By Matías Piñeiro in the January-February 2016 Issue
In 1981, George Cukor gave his final lesson in film acting with Rich and Famous, a remake of Vincent Sherman’s underrated 1943 Old Acquaintance. The nearly 40 years separating the two versions did not necessitate major plot changes but rather a reformulation of its casting.
Both films tell the story of two female writers who, despite being close friends of long standing, have grown to be exact opposites in their professional and personal lives. In the earlier version, Bette Davis plays the prestigious, sensitive, and intellectual novelist, while Miriam Hopkins is the wealthy, conventional, and loud author of best sellers. In Rich and Famous, Cukor avoids the classical formula of the studio era that tended to match the actress’s persona to the character’s personality, and instead inverts that relationship to create a different dynamic.

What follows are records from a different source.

Context: an optimization exercise on an open-source flow, tuned for small area. The choices shown serve that exercise and are no tape-out recipe. Only simulation tests tie the RTL to the original design; equivalence was not proved. Power figures rest on the tool's default switching activity, not on a simulated workload.

Design Gelu_Top, start of the top module:
module Gelu_Top
(
    input clk,
    input rst_n,
    input gelu,
    input [2:0]    in_scale,
    input [8 *32-1:0]    dat_in,
    output[8 *32-1:0]    dat_out,
    input  in_vld,
    output out_vld
);
wire [8 *32-1:0] y;
genvar i;
generate
    for (i = 0; i < 32; i = i + 1) begin : act
        Gelu u_Gelu (
            .in_scale (in_scale),
            .g        (gelu),
            .x        (dat_in[i*8 +: 8]),
            .y        (y[i*8 +: 8])
        );
    end
endgenerate
reg [8 *32-1:0] y_reg;
reg vld_reg;
always @(posedge clk) y_reg <= y;
always @(posedge clk or negedge rst_n)
    if (!rst_n) vld_reg <= 1'b0;
    else        vld_reg <= in_vld;
assign dat_out = y_reg;
assign out_vld = vld_reg;
endmodule
Settings: LEC_CHECK=0, ABC_AREA=1, CAP_MARGIN=20, CORE_MARGIN=2, CORE_UTILIZATION=40, GPL_TIMING_DRIVEN=0, SETUP_SLACK_MARGIN=0.1, SLEW_MARGIN=20; clock period 6.0 ns.
standard.sh (not shown) runs the stock make flow with config.mk's settings and CLKGATE_MAP_FILE= SYNTH_SCRIPT=/design/flow/synth_recipe.tcl, a recipe that flattens the netlist after the stock synthesis.
==> flow/flow/run.sh <==
#!/bin/bash
# Own layout flow: the standard ORFS flow (standard.sh) with these changes:
#  - synthesis maps the logic with an area-only ABC script (flow/abc_area.script:
#    no buffering/upsizing inside ABC; OpenROAD repairs timing later) and without
#    Yosys's full/half-adder extraction;
#  - ports are buffered with sky130_fd_sc_hd__buf_1;
#  - CTS adds no dummy loads.
# make's output goes to flow_make.log here; ORFS keeps each step's log under orfs/logs.
set -euo pipefail
W=$(pwd)
rm -rf "$W/scripts"
cp -r "$FLOW_HOME/scripts" "$W/scripts"
cp "$W/flow/abc_area.script" "$W/scripts/abc_area.script"
export SCRIPTS_DIR="$W/scripts"
bash standard.sh ADDER_MAP_FILE= \
  "BUFFER_PORTS_ARGS=-buffer_cell sky130_fd_sc_hd__buf_1" \
  "CTS_ARGS=-sink_clustering_enable -repair_clock_nets -dont_use_dummy_load" \
  finish > "$W/flow_make.log" 2>&1
==> flow/flow/abc_area.script <==
strash
dch
map -a
topo
stime -c
The first run passed the timing, DRC and antenna checks.
Edit:
--- a/flow/config.mk
+++ b/flow/config.mk
@@ -10,5 +10,5 @@
 export CORE_MARGIN = 2
-export CORE_UTILIZATION = 40
+export CORE_UTILIZATION = 30
 export GPL_TIMING_DRIVEN = 0
-export SETUP_SLACK_MARGIN = 0.1
+export SETUP_SLACK_MARGIN = 0.2
 export SLEW_MARGIN = 20
The changed run went through all stages and came out clean.
Synthesized cell count stays the same.
Via count grows by 2.0%.
Area after synthesis stays the same.
Routed wire length goes up by 4.9%.
Hold slack gains 0.032 ns.
First-iteration DRC count rises by 10%.
Global-route usage fell by 8.7 points.
Non-clock buffer count goes up by 35.
Edit:
==> flow/run.sh (new file) <==
#!/bin/bash
# synth_recipe.tcl (not shown) runs the flow's synth.tcl, then flattens the netlist and writes it again
# the make line also repeats each setting of config.mk as NAME=value (left out here)
make -C /OpenROAD-flow-scripts/flow DESIGN_CONFIG=/design/flow/config.mk WORK_HOME=/design/flow/orfs CLKGATE_MAP_FILE= SYNTH_SCRIPT=/design/flow/synth_recipe.tcl finish
removed: flow/flow/run.sh
removed: flow/flow/abc_area.script
removed: flow/standard.sh
Non-clock buffer count came out higher by 348.
Fmax went down by about 3%.
Worst setup slack got worse by 0.18 ns.
Combinational power rises by about 40%.
Power rose by about 25%.
Core utilization increases by 0.93 points.
Edit:
==> flow/flow/run.sh (new file) <==
#!/bin/bash
# Own layout flow: the standard ORFS flow (standard.sh) with these changes:
#  - synthesis maps the logic with an area-only ABC script (flow/abc_area.script:
#    no buffering/upsizing inside ABC; OpenROAD repairs timing later) and without
#    Yosys's full/half-adder extraction;
#  - ports are buffered with sky130_fd_sc_hd__buf_1;
#  - CTS adds no dummy loads.
# make's output goes to flow_make.log here; ORFS keeps each step's log under orfs/logs.
set -euo pipefail
W=$(pwd)
rm -rf "$W/scripts"
cp -r "$FLOW_HOME/scripts" "$W/scripts"
cp "$W/flow/abc_area.script" "$W/scripts/abc_area.script"
export SCRIPTS_DIR="$W/scripts"
bash standard.sh ADDER_MAP_FILE= \
  "BUFFER_PORTS_ARGS=-buffer_cell sky130_fd_sc_hd__buf_1" \
  "CTS_ARGS=-sink_clustering_enable -repair_clock_nets -dont_use_dummy_load" \
  finish > "$W/flow_make.log" 2>&1
==> flow/flow/abc_area.script (new file) <==
strash
dch
map -a
topo
stime -c
==> flow/standard.sh (new file) <==
#!/bin/bash
# synth_recipe.tcl (not shown) runs the flow's synth.tcl, then flattens the netlist and writes it again
# the make line also repeats each setting of config.mk as NAME=value (left out here)
make -C /OpenROAD-flow-scripts/flow DESIGN_CONFIG=/design/flow/config.mk WORK_HOME=/design/flow/orfs CLKGATE_MAP_FILE= SYNTH_SCRIPT=/design/flow/synth_recipe.tcl "${@:-finish}"
--- a/flow/config.mk
+++ b/flow/config.mk
@@ -10,5 +10,5 @@
 export CORE_MARGIN = 2
-export CORE_UTILIZATION = 30
+export CORE_UTILIZATION = 35
 export GPL_TIMING_DRIVEN = 0
-export SETUP_SLACK_MARGIN = 0.2
+export SETUP_SLACK_MARGIN = 0.1
 export SLEW_MARGIN = 20
removed: flow/run.sh
The changed run passed the timing, DRC and antenna checks.
Setup slack improves by 0.030 ns.
Non-clock buffer count shrinks by 373.
Synthesized cell count shrinks by 15%.
Die area fell by 29%.
Global-route usage decreases by 4.4 points.
Total power drops by 21%.
Final cell count shrinks by 17%.
Maximum frequency rises by 0.52%.
Core utilization rose by 4.5 points.
Routed wire length goes down by 35%.
Via count drops by 11%.
Edit:
==> flow/flow/run.sh (replaced) <==
#!/bin/bash
# Own layout flow: the standard ORFS flow (standard.sh) with these changes:
#  - synthesis maps the logic with its own ABC script (flow/abc_area.script: a
#    balanced AIG mapped for area under a 2.5 ns delay target, with no buffering or
#    upsizing inside ABC, as OpenROAD repairs timing later) and without
#    Yosys's full/half-adder extraction;
#  - ports are buffered with sky130_fd_sc_hd__buf_1;
#  - CTS clusters up to 20 sinks within 80 um per leaf buffer and adds no dummy loads.
# make's output goes to flow_make.log here; ORFS keeps each step's log under orfs/logs.
set -euo pipefail
W=$(pwd)
rm -rf "$W/scripts"
cp -r "$FLOW_HOME/scripts" "$W/scripts"
cp "$W/flow/abc_area.script" "$W/scripts/abc_area.script"
export SCRIPTS_DIR="$W/scripts"
bash standard.sh ADDER_MAP_FILE= \
  "BUFFER_PORTS_ARGS=-buffer_cell sky130_fd_sc_hd__buf_1" \
  "CTS_ARGS=-sink_clustering_enable -repair_clock_nets -dont_use_dummy_load -sink_clustering_size 20 -sink_clustering_max_diameter 80" \
  finish > "$W/flow_make.log" 2>&1
==> flow/flow/abc_area.script (replaced) <==
strash
&get -n
&b
&put
dch
map -D 2500
topo
--- a/flow/config.mk
+++ b/flow/config.mk
@@ -10,5 +10,5 @@
 export CORE_MARGIN = 2
-export CORE_UTILIZATION = 35
+export CORE_UTILIZATION = 40
 export GPL_TIMING_DRIVEN = 0
-export SETUP_SLACK_MARGIN = 0.1
+export SETUP_SLACK_MARGIN = 0.15
 export SLEW_MARGIN = 20
Clock-buffer cell count went down by 9.
Final cell count went down by 2.0%.
Hold slack got worse by 0.058 ns.
Total power went down by 5.3%.
Clock power went down by 19%.
Wire length went down by 2.6%.

---

## JK
Another version of the RTL of Gelu_Top (not shown whole).
For scale: ~7,100 cells after synthesis, ~260 flip-flops, ~520 I/O pins, roughly 39,000 um2 of cells after synthesis.
export LEC_CHECK = 0
export ABC_AREA = 1
export CAP_MARGIN = 20
export CORE_MARGIN = 2
export CORE_UTILIZATION = 40
export GPL_TIMING_DRIVEN = 0
export PLACE_DENSITY = 0.7
export SETUP_SLACK_MARGIN = 0.15
export SLEW_MARGIN = 20
create_clock -name core_clock -period 6.0 [get_ports {clk}]
==> flow/flow/run.sh <==
#!/bin/bash
# Own layout flow: the standard ORFS flow (standard.sh) with these changes:
#  - synthesis maps the logic with its own ABC script (flow/abc_area.script: a
#    balanced AIG mapped for area under a 2.8 ns delay target, with no buffering or
#    upsizing inside ABC, as OpenROAD repairs timing later) and without
#    Yosys's full/half-adder extraction;
#  - ports are buffered with sky130_fd_sc_hd__buf_1;
#  - CTS clusters up to 20 sinks within 80 um per leaf buffer and adds no dummy loads.
# make's output goes to flow_make.log here; ORFS keeps each step's log under orfs/logs.
set -euo pipefail
W=$(pwd)
rm -rf "$W/scripts"
cp -r "$FLOW_HOME/scripts" "$W/scripts"
cp "$W/flow/abc_area.script" "$W/scripts/abc_area.script"
export SCRIPTS_DIR="$W/scripts"
bash standard.sh ADDER_MAP_FILE= \
  "BUFFER_PORTS_ARGS=-buffer_cell sky130_fd_sc_hd__buf_1" \
  "CTS_ARGS=-sink_clustering_enable -repair_clock_nets -dont_use_dummy_load -sink_clustering_size 20 -sink_clustering_max_diameter 80" \
  finish > "$W/flow_make.log" 2>&1
==> flow/flow/abc_area.script <==
strash
&get -n
&b
&put
dch
map -D 2800
topo
--- input diff JK..MS ---
--- a/flow/flow/run.sh
+++ b/flow/flow/run.sh
@@ -3,3 +3,3 @@
 #  - synthesis maps the logic with its own ABC script (flow/abc_area.script: a
-#    balanced AIG mapped for area under a 2.8 ns delay target, with no buffering or
+#    balanced AIG mapped for area under a 2.5 ns delay target, with no buffering or
 #    upsizing inside ABC, as OpenROAD repairs timing later) and without
==> flow/flow/abc_area.script <==
strash
&get -n
&b
&put
dch
map -D 2500
topo
- Most common cell after layout, fill and taps aside: nand2_1 -> MS, nor2_1 -> JK
- For the first-iteration DRC count, MS came in about 14% higher than JK did.
- Tightest hold margin (lower): MS
- Against JK, number of standard cells after synthesis in MS rose by a few percent.
- MS vs JK: net count of the finished layout up
- On MS: required arrival time at the worst endpoint is 0.08 ns higher than what JK gave.
- Between JK and MS, the power is lower for JK.
- Number of multi-input logic gates in MS vs JK: up 281

[re-timing with driven ports]
The results above use ideal ports. As a check the final layouts listed here were re-extracted and re-timed, cells and wires unchanged.
Step 1, drivers: a clkbuf_16 drives clk and a buf_2 each remaining input, both assumed.
Step 2 adds t to the input delays and takes it off the output delays; t is the mean of the earliest and latest rising clock arrival at the registers after step 1. Input paths then give back, and output paths get back, about the clock's delay inside the block.
a / b / c = no drivers / after step 1 / after step 2; a / b = the first two.
run | t, ns | setup slack, ns | hold slack, ns | cell pins on the clock port's net
the first run of note 1 | 0.679 | 0.269 / 0.308 / -0.371 | 0.325 / 0.276 / 0.955 | 1
the second run of note 1 | 0.671 | 0.406 / 0.439 / -0.232 | 0.357 / 0.309 / 0.980 | 1
the third run of note 1 | 0.716 | 0.223 / 0.124 / -0.592 | 0.705 / 0.647 / 1.363 | 1
the fourth run of note 1 | 0.671 | 0.253 / 0.302 / -0.369 | 0.347 / 0.309 / 0.980 | 1
the fifth run of note 1 | 0.724 | 0.272 / 0.313 / -0.411 | 0.289 / 0.243 / 0.967 | 1
JK | 0.666 | 0.359 / 0.406 / -0.261 | 0.392 / 0.345 / 1.011 | 1
MS | 0.705 | 0.428 / 0.329 / -0.375 | 0.299 / 0.270 / 0.975 | 1
Met with ideal ports but missed after step 2: setup timing in every run listed. For the third run of note 1, which loses most, drivers alone change the setup slack by -0.099 ns; drivers and shift together by -0.815 ns.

Candice Bergen, an actress who embodies sophistication, modernity, and effortless charm, assumes Hopkins’s grotesque role as Merry Noel Blake. While Jacqueline Bisset steps into the Davis part with a fluid naturalistic acting style, Bergen cannot take the same tack without flattening both her character and her performance. Instead of aiming for spontaneity, she works for a sense of imposture that is a pleasure to watch.
Bergen makes a feast of her off-key casting. Playing Merry as a young adult in colorful California, she shows excitement with a muscle-aching smile and trembling knees. The more mature Merry displays her anger toward her ex-husband by hitting a rock concert—in full mink. Cast as a classical genre character in the early Eighties, Bergen turns out to be twice as effective in her comic reach.
A scene at the end of the film provides a suitable metaphor for Bergen’s delightfully unnatural role. Rushing into the street scantily dressed in the middle of a New York winter, Merry asks the hotel’s concierge to lend her his giant overcoat. This piece of clothing works as a double gag, proving an ill fit for both the character and Bergen. Through a novel dialectic between the old and the new, Cukor and his actresses beat a path to a vivid contemporary charm.